** The input follows **

File: src/rtl/fsk_pkg.sv
package fsk_pkg;
  typedef enum logic [1:0] {
    PH_IDLE  = 2'd0,
    PH_DELAY = 2'd1,
    PH_PULSE = 2'd2
  } phase_t;

  localparam int unsigned NUM_SLOTS = 4;
  localparam int unsigned MIN_COUNT = 2;
endpackage

File: src/rtl/fsk_gate_sync.sv
module fsk_gate_sync #(
  parameter int unsigned STAGES = 2
) (
  input  logic clk,
  input  logic rst,
  input  logic d,
  output logic q
);
  logic [STAGES-1:0] sh;

  always_ff @(posedge clk) begin
    if (rst) sh <= '0;
    else     sh <= {sh[STAGES-2:0], d};
  end

  assign q = sh[STAGES-1];
endmodule

File: src/rtl/fsk_count_bank.sv
module fsk_count_bank
  import fsk_pkg::*;
#(
  parameter int unsigned W      = 24,
  parameter int unsigned DEF_S0 = 5000000,
  parameter int unsigned DEF_S1 = 10000000,
  parameter int unsigned DEF_S2 = 4000000,
  parameter int unsigned DEF_S3 = 6000000
) (
  input  logic         clk,
  input  logic         rst,
  input  logic         wr_ok,
  input  logic [1:0]   wr_sel,
  input  logic [W-1:0] wr_data,
  output logic [W-1:0] slot [NUM_SLOTS]
);
  localparam logic [W-1:0] MIN_W = W'(MIN_COUNT);
  localparam logic [W-1:0] DEFS [NUM_SLOTS] =
    '{W'(DEF_S0), W'(DEF_S1), W'(DEF_S2), W'(DEF_S3)};

  logic [W-1:0] wr_val;

  // clamp short counts so every phase spans at least MIN_COUNT ticks
  always_comb wr_val = (wr_data < MIN_W) ? MIN_W : wr_data;

  for (genvar i = 0; i < NUM_SLOTS; i++) begin : g_slot
    always_ff @(posedge clk) begin
      if (rst)                                  slot[i] <= DEFS[i];
      else if (wr_ok && (wr_sel == 2'(i)))      slot[i] <= wr_val;
    end
  end
endmodule

File: src/rtl/fsk_phase_ctrl.sv
module fsk_phase_ctrl
  import fsk_pkg::*;
#(
  parameter int unsigned W = 24
) (
  input  logic         clk,
  input  logic         rst,
  input  logic         tick,
  input  logic         gate_s,
  input  logic         arm,
  input  logic [W-1:0] lo_dly,
  input  logic [W-1:0] lo_pls,
  input  logic [W-1:0] hi_dly,
  input  logic [W-1:0] hi_pls,
  output phase_t       phase,
  output logic [W-1:0] cnt,
  output logic         pulse_done
);
  logic         sel_hi;
  logic         last;
  logic [W-1:0] dly_next;
  logic [W-1:0] pls_len;

  always_comb begin
    last     = (cnt == W'(1));
    dly_next = gate_s ? hi_dly : lo_dly;
    pls_len  = sel_hi ? hi_pls : lo_pls;
  end

  assign pulse_done = (phase == PH_PULSE) && tick && last;

  always_ff @(posedge clk) begin
    if (rst) begin
      phase  <= PH_IDLE;
      cnt    <= '0;
      sel_hi <= 1'b0;
    end else begin
      unique case (phase)
        PH_IDLE: begin
          if (arm) begin
            phase  <= PH_DELAY;
            sel_hi <= gate_s;
            cnt    <= dly_next;
          end
        end
        PH_DELAY: begin
          if (tick) begin
            if (last) begin
              phase <= PH_PULSE;
              cnt   <= pls_len;
            end else begin
              cnt <= cnt - W'(1);
            end
          end
        end
        PH_PULSE: begin
          if (tick) begin
            if (last) begin
              phase  <= PH_DELAY;
              sel_hi <= gate_s;
              cnt    <= dly_next;
            end else begin
              cnt <= cnt - W'(1);
            end
          end
        end
        default: phase <= PH_IDLE;
      endcase
    end
  end
endmodule

File: src/rtl/fsk_pulse_gen.sv
module fsk_pulse_gen
  import fsk_pkg::*;
#(
  parameter int unsigned CNT_W       = 24,
  parameter int unsigned SYNC_STAGES = 2,
  parameter int unsigned DEF_LO_DLY  = 5000000,
  parameter int unsigned DEF_LO_PLS  = 10000000,
  parameter int unsigned DEF_HI_DLY  = 4000000,
  parameter int unsigned DEF_HI_PLS  = 6000000
) (
  input  logic             clk,
  input  logic             rst,
  input  logic             tick,
  input  logic             gate,
  input  logic             arm,
  input  logic             invert,
  input  logic             wr_en,
  input  logic [1:0]       wr_sel,
  input  logic [CNT_W-1:0] wr_data,
  output logic             pulse_out,
  output logic             tc
);
  logic             gate_s;
  logic [CNT_W-1:0] slot_w [NUM_SLOTS];
  phase_t           phase_w;
  logic [CNT_W-1:0] cnt_w;
  logic             done_w;
  logic             wr_ok;

  assign wr_ok = wr_en && (phase_w == PH_IDLE);

  fsk_gate_sync #(.STAGES(SYNC_STAGES)) sync_i (
    .clk(clk), .rst(rst), .d(gate), .q(gate_s)
  );

  fsk_count_bank #(
    .W(CNT_W), .DEF_S0(DEF_LO_DLY), .DEF_S1(DEF_LO_PLS),
    .DEF_S2(DEF_HI_DLY), .DEF_S3(DEF_HI_PLS)
  ) bank_i (
    .clk(clk), .rst(rst), .wr_ok(wr_ok), .wr_sel(wr_sel),
    .wr_data(wr_data), .slot(slot_w)
  );

  fsk_phase_ctrl #(.W(CNT_W)) ctrl_i (
    .clk(clk), .rst(rst), .tick(tick), .gate_s(gate_s), .arm(arm),
    .lo_dly(slot_w[0]), .lo_pls(slot_w[1]),
    .hi_dly(slot_w[2]), .hi_pls(slot_w[3]),
    .phase(phase_w), .cnt(cnt_w), .pulse_done(done_w)
  );

  always_ff @(posedge clk) begin
    if (rst) begin
      pulse_out <= 1'b0;
      tc        <= 1'b0;
    end else begin
      pulse_out <= (phase_w == PH_PULSE) ^ invert;
      tc        <= done_w;
    end
  end
endmodule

** End of The input **

**What to produce**
Please show the lines of the material that contain the string "output".

**Task solution**
  output logic q
  output logic [W-1:0] slot [NUM_SLOTS]
  output phase_t       phase,
  output logic [W-1:0] cnt,
  output logic         pulse_done
  output logic             pulse_out,
  output logic             tc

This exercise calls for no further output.